Former Finance Minister M Syeduzzaman said poor people of relatively less developed districts have little access to microfinance compared with the developed areas of the country.
"But micro-credit has played a significant role in the emergence of rural working women and wellbeing of small farmers," he said while speaking as the chief guest at a workshop styled 'Partnership in Microfinance to increase Outreach' held at the CIRDAP auditorium Monday.
He underscored the need for establishment of upazila level micro-credit banks for providing loans to the poor people.
Microfinance has been given little importance in the Poverty Reduction Strategy Paper (PRSP), he said
Syeduzzaman, also the chairman of the Bank Asia, said Grameen Bank (GB) and BRAC have brought a new dimension in the national economy through providing loans to the poor people in the rural areas.

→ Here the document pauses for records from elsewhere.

This is an optimization exercise on Yosys and OpenROAD, whose aim is small area, a short achievable clock period and few clock cycles, not a production implementation.
RTL that was checked went through simulation tests only; none was proved equivalent to the original.
For runs 2 to 5, only the layout was checked, not whether the RTL still works.

==> design/flow/design.v <==
module SQRT(
	RST,
	CLK,
	IN_VALID,
	IN,
	OUT_VALID,
	OUT
);
input CLK;
input RST;
input [15:0] IN;
input IN_VALID;
output [11:0] OUT;
output OUT_VALID;
reg ovalid ;
reg [11:0] ans ;
reg [25:0] result ;
reg [25:0] indata ;  
reg [25:0] lhd ;
reg [25:0] mid ; 
reg [25:0] rhd ;  
reg [2:0] state ; 
reg [3:0] cnt ; 
assign OUT_VALID = ovalid  ;  
assign OUT = ans ;  
always@( posedge CLK or posedge RST )
begin
    if( RST == 1 )
    begin
        ovalid <= 0 ;
    end
    else 
    begin
    case(state)
    3'd0:
    begin
        ovalid <= 0 ;
    end
    3'd2:
    begin
        ovalid <= 1 ; 
    end
    endcase
    end
end
always@( posedge CLK or posedge RST )
begin
    if( RST == 1 )
    begin
        ans <= 0 ;
    end
    else 
    begin
    case(state)
    3'd2:
    begin
        ans <= result[12:1] + result[0] ; 
    end
    endcase
    end
end
always@( posedge CLK or posedge RST )
begin
    if( RST == 1 )
    begin
        state <= 0 ;  
    end
    else 
    begin
    case(state)
    3'd0:
    begin
        if( IN_VALID == 1 )
	    begin
		    state <= 1 ;  
	    end
        else
        begin
            state <= 0 ; 
        end
    end
    3'd1:
    begin
        if( cnt == 0 )
        begin
            state <= 2 ;
        end
        else
        begin
            state <= 1 ;
        end
    end
    3'd2:
    begin
        state <= 0 ;
    end
    endcase
    end
end
always@( posedge CLK )
begin
    if( state == 0 )
    begin
        if( IN_VALID == 1 )
        begin
            indata <= IN << 10 ; 
        end
    end
end
always@( posedge CLK )
begin
    if( state == 1 )
    begin
        if( cnt == 0 )
        begin
            if( lhd >= mid )
            begin 
                result <= rhd | 1 ;
            end
            else
            begin
                result <= rhd ; 
            end
        end
    end
end
always@( posedge CLK or posedge RST )
begin
    if( RST == 1 )
    begin
        cnt <= 12 ;
    end
    else 
    begin
    case(state)
    3'd0:
    begin
        cnt <= 12 ; 
    end
    3'd1:
    begin
        cnt <= cnt - 1 ; 
    end
    endcase
    end
end
always@( posedge CLK or posedge RST )
begin
    if( RST == 1 )
    begin
        lhd <= 0 ;
    end
    else 
    begin
    case(state)
    3'd0:
    begin
        if( IN_VALID == 1 )
	    begin
		    lhd <= IN << 10 ; 
	    end
    end
    3'd1:
    begin
	if( lhd >= mid )
        begin 
            lhd <= lhd - mid ;
        end
    end
    endcase
    end
end
always@( posedge CLK or posedge RST )
begin
	if( RST == 1 )
	begin	 
        mid <= 16777216 ;  
	end
	else
	begin
	case(state)
	3'd0:		
	begin
	    if( IN_VALID == 1 )
	    begin
            mid <= 16777216 ; 
	    end
	end
    3'd1:
    begin
        if( cnt != 0 )
        begin
            if( lhd >= mid )
            begin 
                mid <= ( ( rhd | ( 1 << cnt ) ) << cnt ) | ( 1 << ( cnt + cnt - 2 ) ); 
            end
            else
            begin
                mid <= ( rhd  << cnt ) | ( 1 << ( cnt + cnt - 2 ) ) ; 
            end
        end
    end
	endcase
	end
end
always@( posedge CLK or posedge RST )
begin
	if( RST == 1 )
	begin	
        rhd <= 0 ; 
	end
	else
	begin
	case(state)
	3'd0:		
	begin
	    if( IN_VALID == 1 )
	    begin
            rhd <= 0 ; 
	    end
	end
    3'd1:
    begin
        if( cnt != 0 )
        begin
           if( lhd >= mid )
            begin 
                rhd <= rhd | ( 1 << cnt ) ;
            end
        end
    end
	endcase
	end
end
endmodule
==> design/flow/run.sh <==
#!/bin/bash
# synth_recipe.tcl (not shown) runs the flow's synth.tcl, then flattens the netlist and writes it again
# the make line also repeats each setting of config.mk as NAME=value (left out here)
make -C /OpenROAD-flow-scripts/flow DESIGN_CONFIG=/design/flow/config.mk WORK_HOME=/design/flow/orfs CLKGATE_MAP_FILE= SYNTH_SCRIPT=/design/flow/synth_recipe.tcl finish
==> design/flow/config.mk <==
export PLATFORM = sky130hd
export DESIGN_NAME = SQRT
export DESIGN_NICKNAME = SQRT
export VERILOG_FILES = /design/flow/design.v
export SDC_FILE = /design/flow/constraint.sdc
export NUM_CORES = 4
export LEC_CHECK = 0
export CAP_MARGIN = 20
export CORE_MARGIN = 2
export CORE_UTILIZATION = 40
export SLEW_MARGIN = 20
==> design/flow/constraint.sdc <==
create_clock -name core_clock -period 5.0 [get_ports {CLK}]
set_input_delay 1.0000 -clock core_clock [delete_from_list [all_inputs] [get_ports {CLK}]]
set_output_delay 1.0000 -clock core_clock [all_outputs]
set_load 0.01 [all_outputs]
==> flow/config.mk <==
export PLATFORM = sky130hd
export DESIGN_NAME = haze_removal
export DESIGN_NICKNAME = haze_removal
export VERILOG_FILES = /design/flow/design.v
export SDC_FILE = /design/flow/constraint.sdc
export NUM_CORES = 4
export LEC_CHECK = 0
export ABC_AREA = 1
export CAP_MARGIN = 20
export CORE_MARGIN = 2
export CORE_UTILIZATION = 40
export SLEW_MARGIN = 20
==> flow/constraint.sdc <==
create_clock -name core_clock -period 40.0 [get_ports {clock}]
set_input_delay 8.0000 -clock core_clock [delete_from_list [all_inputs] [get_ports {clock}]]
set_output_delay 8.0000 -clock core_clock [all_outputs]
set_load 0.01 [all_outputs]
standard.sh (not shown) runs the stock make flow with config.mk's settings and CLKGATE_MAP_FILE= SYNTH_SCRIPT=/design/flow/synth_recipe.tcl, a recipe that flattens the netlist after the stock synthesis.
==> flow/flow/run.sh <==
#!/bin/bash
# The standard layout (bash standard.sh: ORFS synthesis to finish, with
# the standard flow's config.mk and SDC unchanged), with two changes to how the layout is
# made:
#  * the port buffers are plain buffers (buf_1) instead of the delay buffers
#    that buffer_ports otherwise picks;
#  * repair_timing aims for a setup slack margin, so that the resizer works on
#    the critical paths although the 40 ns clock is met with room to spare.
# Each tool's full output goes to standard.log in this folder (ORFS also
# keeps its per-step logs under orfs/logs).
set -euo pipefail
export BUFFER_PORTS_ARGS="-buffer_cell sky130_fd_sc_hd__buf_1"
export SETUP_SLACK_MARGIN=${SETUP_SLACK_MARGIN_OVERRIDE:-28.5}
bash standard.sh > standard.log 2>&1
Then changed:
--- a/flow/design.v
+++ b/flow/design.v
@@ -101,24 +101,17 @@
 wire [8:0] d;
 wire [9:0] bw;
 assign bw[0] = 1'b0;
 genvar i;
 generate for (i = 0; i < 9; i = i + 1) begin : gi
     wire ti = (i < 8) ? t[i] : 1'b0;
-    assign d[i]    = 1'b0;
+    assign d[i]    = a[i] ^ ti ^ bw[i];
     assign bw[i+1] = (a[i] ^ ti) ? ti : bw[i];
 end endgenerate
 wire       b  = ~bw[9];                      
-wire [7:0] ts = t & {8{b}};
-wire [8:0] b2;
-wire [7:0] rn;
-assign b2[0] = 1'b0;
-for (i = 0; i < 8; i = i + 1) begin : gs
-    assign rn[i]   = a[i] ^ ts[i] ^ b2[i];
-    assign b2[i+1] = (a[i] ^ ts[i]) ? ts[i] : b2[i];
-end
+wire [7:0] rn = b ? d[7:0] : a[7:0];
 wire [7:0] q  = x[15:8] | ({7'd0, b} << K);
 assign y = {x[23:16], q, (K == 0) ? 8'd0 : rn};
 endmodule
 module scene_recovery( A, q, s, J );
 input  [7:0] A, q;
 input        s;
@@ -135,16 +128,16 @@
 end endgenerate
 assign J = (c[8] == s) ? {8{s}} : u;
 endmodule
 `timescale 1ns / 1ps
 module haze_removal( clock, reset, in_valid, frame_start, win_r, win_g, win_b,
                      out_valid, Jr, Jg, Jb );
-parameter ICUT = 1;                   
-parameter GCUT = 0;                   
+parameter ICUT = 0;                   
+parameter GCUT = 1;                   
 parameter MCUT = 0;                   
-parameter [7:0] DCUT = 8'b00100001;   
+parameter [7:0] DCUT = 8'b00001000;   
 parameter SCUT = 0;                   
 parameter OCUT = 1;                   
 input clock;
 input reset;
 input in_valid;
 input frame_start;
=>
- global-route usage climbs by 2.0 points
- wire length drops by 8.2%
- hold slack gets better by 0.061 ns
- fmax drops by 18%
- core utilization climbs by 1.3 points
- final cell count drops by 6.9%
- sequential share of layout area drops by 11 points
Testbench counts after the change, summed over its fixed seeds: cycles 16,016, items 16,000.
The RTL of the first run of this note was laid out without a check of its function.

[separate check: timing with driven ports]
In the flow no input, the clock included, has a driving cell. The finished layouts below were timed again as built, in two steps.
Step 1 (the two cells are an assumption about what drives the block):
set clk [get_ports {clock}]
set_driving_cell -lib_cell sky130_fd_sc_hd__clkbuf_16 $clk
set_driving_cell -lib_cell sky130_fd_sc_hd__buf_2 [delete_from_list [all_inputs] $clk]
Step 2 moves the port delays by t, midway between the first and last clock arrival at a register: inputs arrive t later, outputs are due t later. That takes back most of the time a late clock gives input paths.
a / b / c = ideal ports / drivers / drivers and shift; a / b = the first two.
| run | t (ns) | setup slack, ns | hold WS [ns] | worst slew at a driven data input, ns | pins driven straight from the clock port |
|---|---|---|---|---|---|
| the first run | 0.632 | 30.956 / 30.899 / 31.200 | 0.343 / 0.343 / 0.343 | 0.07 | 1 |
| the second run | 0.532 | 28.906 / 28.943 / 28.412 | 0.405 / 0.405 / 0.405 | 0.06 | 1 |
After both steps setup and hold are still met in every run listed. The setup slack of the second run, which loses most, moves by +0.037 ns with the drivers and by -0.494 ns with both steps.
Context: an optimization exercise on an open-source flow, tuned for small area and a short achievable clock period. The choices shown serve that exercise and are no tape-out recipe. Only simulation tests tie the RTL to the original design; equivalence was not proved. Power figures rest on the tool's default switching activity, not on a simulated workload.

==> module rv_core, before the edit <==
module rv_core(
    input clk,
    input rst_n,                 
    output [31:0] imem_addr,
    input  [31:0] imem_rdata,
    output [31:0] dmem_addr,
    output [31:0] dmem_wdata,
    output        dmem_we,
    input  [31:0] dmem_rdata
    );
wire [31:0] ins = imem_rdata;
wire [6:0]  op  = ins[6:0];
wire [2:0]  f3  = ins[14:12];
wire [4:0]  rd  = ins[11:7];
wire [4:0]  rs1 = ins[19:15];
wire [4:0]  rs2 = ins[24:20];
wire is_op    = (op == 7'b0110011);
wire is_opimm = (op == 7'b0010011);
wire is_lui   = (op == 7'b0110111);
wire is_load  = (op == 7'b0000011);
wire is_store = (op == 7'b0100011);
wire is_br    = (op == 7'b1100011);
wire is_jal   = (op == 7'b1101111);
reg  [31:1] pc_q;
wire [31:0] pc  = {pc_q, 1'b0};
wire [31:0] pc4 = {pc[31:2] + 30'd1, pc[1:0]};
reg  [31:0] rf [1:31];
wire        wen = rst_n & (is_op | is_opimm | is_lui | is_load | is_jal);
reg  [31:0] wdata;
integer k;
always @(posedge clk)
    for (k = 1; k < 32; k = k + 1)
        if (wen && rd == k)
            rf[k] <= wdata;
wire [61:0] sel1, sel2;      
genvar c;
generate
    for (c = 0; c < 2; c = c + 1) begin : g_dec
        rf_dec u_d1(.rs(rs1), .sel(sel1[31*c +: 31]));
        rf_dec u_d2(.rs(rs2), .sel(sel2[31*c +: 31]));
    end
endgenerate
wire [31:0] r1, r2;
genvar i, j;
generate
    for (i = 0; i < 32; i = i + 1) begin : g_rd
        wire [31:1] col;
        for (j = 1; j < 32; j = j + 1) begin : g_c
            assign col[j] = rf[j][i];
        end
        rf_rdbit3 u_r1(.sel(sel1[31*(i/16) +: 31]), .d(col), .q(r1[i]));
        rf_rdbit3 u_r2(.sel(sel2[31*(i/16) +: 31]), .d(col), .q(r2[i]));
    end
endgenerate
wire [31:0] imm_is = {{21{ins[31]}}, ins[30:25], (ins[5] ? ins[11:7] : ins[24:20])};
wire        b_reg  = ins[5] & (ins[4] | ins[6]);
wire [31:0] b      = b_reg ? r2 : imm_is;
wire [31:0] sum;             
wire [31:0] sum_o;           
wire [31:0] p;               
add_ksp u_add(.a(r1), .b(b), .s(sum_o), .s2(sum), .p(p));
wire        ltu;
ltu32 u_ltu(.a(r1), .b(b), .p(p), .lt(ltu));
wire        lts    = (r1[31] ^ b[31]) ? r1[31] : ltu;
wire        eq     = ~|p;        
reg [31:0] alu;
always @(*)
    case (f3)
        3'b000:  alu = sum;
        3'b010:  alu = {31'd0, lts};
        3'b011:  alu = {31'd0, ltu};
        3'b110:  alu = r1 | b;
        default: alu = 32'd0;
    endcase
always @(*)
    if (ins[2])
        wdata = ins[3] ? pc4 : {ins[31:12], 12'd0};
    else
        wdata = ins[4] ? alu : dmem_rdata;
wire [31:0] imm_bj = ins[3] ? {{12{ins[31]}}, ins[19:12], ins[20], ins[30:21], 1'b0}
                            : {{20{ins[31]}}, ins[7], ins[30:25], ins[11:8], 1'b0};
wire [31:0] target;
wire [31:0] unused_p;
wire        unused_c;
add_sk u_tgt(.a(pc), .b(imm_bj), .cin(1'b0), .s(target), .p(unused_p), .cout(unused_c));
wire        taken  = (is_br & eq) | is_jal;
always @(posedge clk)
    if (~rst_n)
        pc_q <= 31'd0;
    else
        pc_q <= taken ? target[31:1] : pc4[31:1];
assign imem_addr  = pc;
assign dmem_addr  = sum_o;
assign dmem_wdata = r2;
assign dmem_we    = is_store & rst_n;
endmodule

The workshop, organised by the Credit and Development Forum (CDF), was chaired by economist Atiur Rahman.
Economists, bankers and NGO officials told the workshop that microfinancing would suffer most in the event of any major financial crisis as the country's central bank was yet to bring microfinance institutions (MFIs) under a regulatory framework.
"The microfinance will be the most vulnerable area of economic activity in the event of a major financial crisis as this sector is yet to be given a legal shape like that of banks," said economist Atiur Rahman.

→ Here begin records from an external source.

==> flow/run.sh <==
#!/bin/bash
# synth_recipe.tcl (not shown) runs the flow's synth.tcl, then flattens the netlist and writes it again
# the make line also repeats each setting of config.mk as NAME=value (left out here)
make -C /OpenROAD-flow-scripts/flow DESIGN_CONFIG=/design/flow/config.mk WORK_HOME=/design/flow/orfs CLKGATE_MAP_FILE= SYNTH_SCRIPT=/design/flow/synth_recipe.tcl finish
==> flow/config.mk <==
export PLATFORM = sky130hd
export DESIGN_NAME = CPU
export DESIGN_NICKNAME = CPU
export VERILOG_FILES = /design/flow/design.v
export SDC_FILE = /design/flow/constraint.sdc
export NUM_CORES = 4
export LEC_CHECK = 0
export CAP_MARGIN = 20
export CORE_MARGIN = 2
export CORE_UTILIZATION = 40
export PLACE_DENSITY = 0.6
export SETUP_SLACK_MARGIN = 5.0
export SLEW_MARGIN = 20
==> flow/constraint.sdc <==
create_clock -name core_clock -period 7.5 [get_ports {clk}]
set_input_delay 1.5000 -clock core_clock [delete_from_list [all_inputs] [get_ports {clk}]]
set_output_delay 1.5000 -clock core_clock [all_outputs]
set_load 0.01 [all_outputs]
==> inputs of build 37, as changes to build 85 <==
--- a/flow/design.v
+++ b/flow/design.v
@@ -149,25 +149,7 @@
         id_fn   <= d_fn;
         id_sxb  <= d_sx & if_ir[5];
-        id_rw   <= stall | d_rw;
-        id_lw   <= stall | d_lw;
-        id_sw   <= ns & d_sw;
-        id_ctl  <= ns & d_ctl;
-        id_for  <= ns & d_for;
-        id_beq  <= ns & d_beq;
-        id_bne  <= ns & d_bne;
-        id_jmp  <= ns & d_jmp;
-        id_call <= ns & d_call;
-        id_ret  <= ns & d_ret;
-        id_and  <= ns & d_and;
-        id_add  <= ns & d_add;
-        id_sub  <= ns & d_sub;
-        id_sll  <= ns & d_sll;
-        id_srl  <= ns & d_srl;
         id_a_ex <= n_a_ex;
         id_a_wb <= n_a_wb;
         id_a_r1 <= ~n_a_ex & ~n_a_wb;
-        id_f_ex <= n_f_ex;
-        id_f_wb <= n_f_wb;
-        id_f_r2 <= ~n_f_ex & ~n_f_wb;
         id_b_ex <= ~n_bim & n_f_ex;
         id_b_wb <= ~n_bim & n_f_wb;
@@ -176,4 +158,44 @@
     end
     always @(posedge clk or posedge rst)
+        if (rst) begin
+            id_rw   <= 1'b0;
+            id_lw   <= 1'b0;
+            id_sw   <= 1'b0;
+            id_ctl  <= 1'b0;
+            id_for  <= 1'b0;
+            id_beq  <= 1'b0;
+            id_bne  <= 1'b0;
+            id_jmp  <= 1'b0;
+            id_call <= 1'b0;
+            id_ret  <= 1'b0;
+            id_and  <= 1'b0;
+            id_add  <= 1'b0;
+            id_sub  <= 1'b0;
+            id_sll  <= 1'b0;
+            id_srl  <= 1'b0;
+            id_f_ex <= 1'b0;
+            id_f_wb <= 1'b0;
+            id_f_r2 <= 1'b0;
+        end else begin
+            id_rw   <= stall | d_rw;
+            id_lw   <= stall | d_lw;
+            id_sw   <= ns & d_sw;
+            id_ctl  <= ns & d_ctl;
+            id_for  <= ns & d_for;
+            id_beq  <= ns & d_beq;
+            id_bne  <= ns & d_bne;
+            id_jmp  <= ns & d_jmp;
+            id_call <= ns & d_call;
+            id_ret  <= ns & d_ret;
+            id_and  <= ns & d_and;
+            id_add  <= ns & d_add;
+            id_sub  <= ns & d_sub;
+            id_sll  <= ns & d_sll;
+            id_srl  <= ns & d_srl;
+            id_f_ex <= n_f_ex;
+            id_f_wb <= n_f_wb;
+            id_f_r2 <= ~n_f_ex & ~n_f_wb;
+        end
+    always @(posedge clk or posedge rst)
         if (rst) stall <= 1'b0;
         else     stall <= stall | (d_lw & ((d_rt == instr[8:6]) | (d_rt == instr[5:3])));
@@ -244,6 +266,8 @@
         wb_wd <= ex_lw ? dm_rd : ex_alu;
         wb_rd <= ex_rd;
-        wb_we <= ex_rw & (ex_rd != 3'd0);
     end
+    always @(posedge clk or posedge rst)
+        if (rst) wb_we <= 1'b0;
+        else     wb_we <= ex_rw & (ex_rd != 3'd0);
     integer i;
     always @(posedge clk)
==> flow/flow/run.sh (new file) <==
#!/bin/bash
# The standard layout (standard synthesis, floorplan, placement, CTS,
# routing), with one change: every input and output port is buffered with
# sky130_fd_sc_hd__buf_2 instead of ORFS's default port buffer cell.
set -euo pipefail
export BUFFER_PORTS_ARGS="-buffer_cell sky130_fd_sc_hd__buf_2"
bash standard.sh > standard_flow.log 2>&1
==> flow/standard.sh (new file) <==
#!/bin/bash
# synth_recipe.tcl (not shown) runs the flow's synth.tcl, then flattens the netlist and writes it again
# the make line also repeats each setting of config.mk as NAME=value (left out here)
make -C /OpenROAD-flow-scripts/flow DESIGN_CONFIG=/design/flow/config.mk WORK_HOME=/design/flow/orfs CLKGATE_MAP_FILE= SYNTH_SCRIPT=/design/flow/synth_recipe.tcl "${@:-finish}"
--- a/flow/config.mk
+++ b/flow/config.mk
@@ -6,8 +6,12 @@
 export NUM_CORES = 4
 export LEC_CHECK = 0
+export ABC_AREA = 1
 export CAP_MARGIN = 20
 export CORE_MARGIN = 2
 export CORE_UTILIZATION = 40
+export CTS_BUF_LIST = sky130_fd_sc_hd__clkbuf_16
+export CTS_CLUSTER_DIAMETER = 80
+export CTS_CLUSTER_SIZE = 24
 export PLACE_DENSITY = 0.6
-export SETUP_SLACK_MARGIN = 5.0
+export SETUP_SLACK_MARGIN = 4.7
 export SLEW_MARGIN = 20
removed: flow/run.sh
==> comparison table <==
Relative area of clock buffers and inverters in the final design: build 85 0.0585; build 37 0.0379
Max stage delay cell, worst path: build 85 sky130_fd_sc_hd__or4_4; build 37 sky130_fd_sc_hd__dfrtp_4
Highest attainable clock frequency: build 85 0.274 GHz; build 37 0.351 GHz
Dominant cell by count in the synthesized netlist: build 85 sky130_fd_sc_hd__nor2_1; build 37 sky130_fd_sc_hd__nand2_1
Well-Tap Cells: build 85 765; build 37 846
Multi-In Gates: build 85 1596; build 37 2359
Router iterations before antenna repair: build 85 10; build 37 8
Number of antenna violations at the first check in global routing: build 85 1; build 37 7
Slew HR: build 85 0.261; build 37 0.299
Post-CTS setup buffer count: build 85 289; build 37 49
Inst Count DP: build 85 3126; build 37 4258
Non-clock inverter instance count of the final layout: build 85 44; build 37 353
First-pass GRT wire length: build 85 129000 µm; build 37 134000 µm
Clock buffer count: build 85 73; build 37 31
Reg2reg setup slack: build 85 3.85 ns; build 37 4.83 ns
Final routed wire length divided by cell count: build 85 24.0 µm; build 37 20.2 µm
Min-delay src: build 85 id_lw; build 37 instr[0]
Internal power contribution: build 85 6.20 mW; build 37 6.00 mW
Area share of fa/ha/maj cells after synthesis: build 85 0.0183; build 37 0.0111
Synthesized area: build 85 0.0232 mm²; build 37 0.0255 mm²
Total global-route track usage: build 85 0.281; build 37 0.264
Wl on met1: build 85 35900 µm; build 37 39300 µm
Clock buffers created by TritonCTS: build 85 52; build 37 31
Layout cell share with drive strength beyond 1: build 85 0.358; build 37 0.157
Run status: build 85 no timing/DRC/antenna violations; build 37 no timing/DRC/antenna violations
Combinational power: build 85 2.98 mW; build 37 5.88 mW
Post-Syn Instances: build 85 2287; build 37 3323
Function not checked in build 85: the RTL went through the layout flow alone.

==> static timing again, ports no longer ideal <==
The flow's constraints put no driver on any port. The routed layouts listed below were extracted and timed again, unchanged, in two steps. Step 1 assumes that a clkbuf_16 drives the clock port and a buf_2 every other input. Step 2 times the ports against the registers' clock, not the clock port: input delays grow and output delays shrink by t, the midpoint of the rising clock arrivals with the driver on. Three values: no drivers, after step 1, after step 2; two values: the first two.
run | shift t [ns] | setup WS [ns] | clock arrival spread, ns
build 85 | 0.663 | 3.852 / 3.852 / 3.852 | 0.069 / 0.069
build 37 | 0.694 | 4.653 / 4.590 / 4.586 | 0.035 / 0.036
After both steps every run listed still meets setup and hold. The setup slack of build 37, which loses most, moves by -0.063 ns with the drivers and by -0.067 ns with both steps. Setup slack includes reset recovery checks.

Any blow to this sector means a good number of women will face problems, as most borrowers of microcredit are women, Atiur said while addressing the workshop as the chairperson.
Atiur said time has come for the private banks to make partnership with the microfinance institutions (MFIs) as they have already proved success in poverty reduction and loan realisations.
The participants at the workshop agreed that the poverty level had not declined much over the last two decades.
"We are failing to reduce the poverty to an optimum level through microfinance as we are mainly focusing on financing in urban areas. The microcredit is not going to the poorest of the poor for whom this concept of financing has been developed," said managing director of Pubali Bank Khondokar Ibrahim Khaled at the workshop as a special guest.
Microfinance is needed at least to help poor people survive although it does not make any big contribution to gross domestic product (GDP), Khaled said.
He said the existing gap between urban and rural economy should be minimised. Microfinance can play a significant role in this connection, he added.
He said only 5.0 per cent of the population is enjoying 80 per cent of the country's wealth, whereas the remaining 95 per cent people are being deprived of the fortune.
Experts representing different institutions presented research papers on microfinance.
Asadul Islam of Bangladesh Institute of Development Studies (BIDS) in his presentation on 'Microfinance in Bangladesh: An Overview' said at least 1200 NGOs are giving microcredit to the poor across the country.
Approximately 200 NGOs have large micro-credit programmes dominated by BRAC, Grameen Bank, ASA and Proshika, he said.
Mentioning a World Bank (WB) report Asadul Islam said there are 19.3 million beneficiaries of microcredit, of which the big four MFIs count for 13.7 million.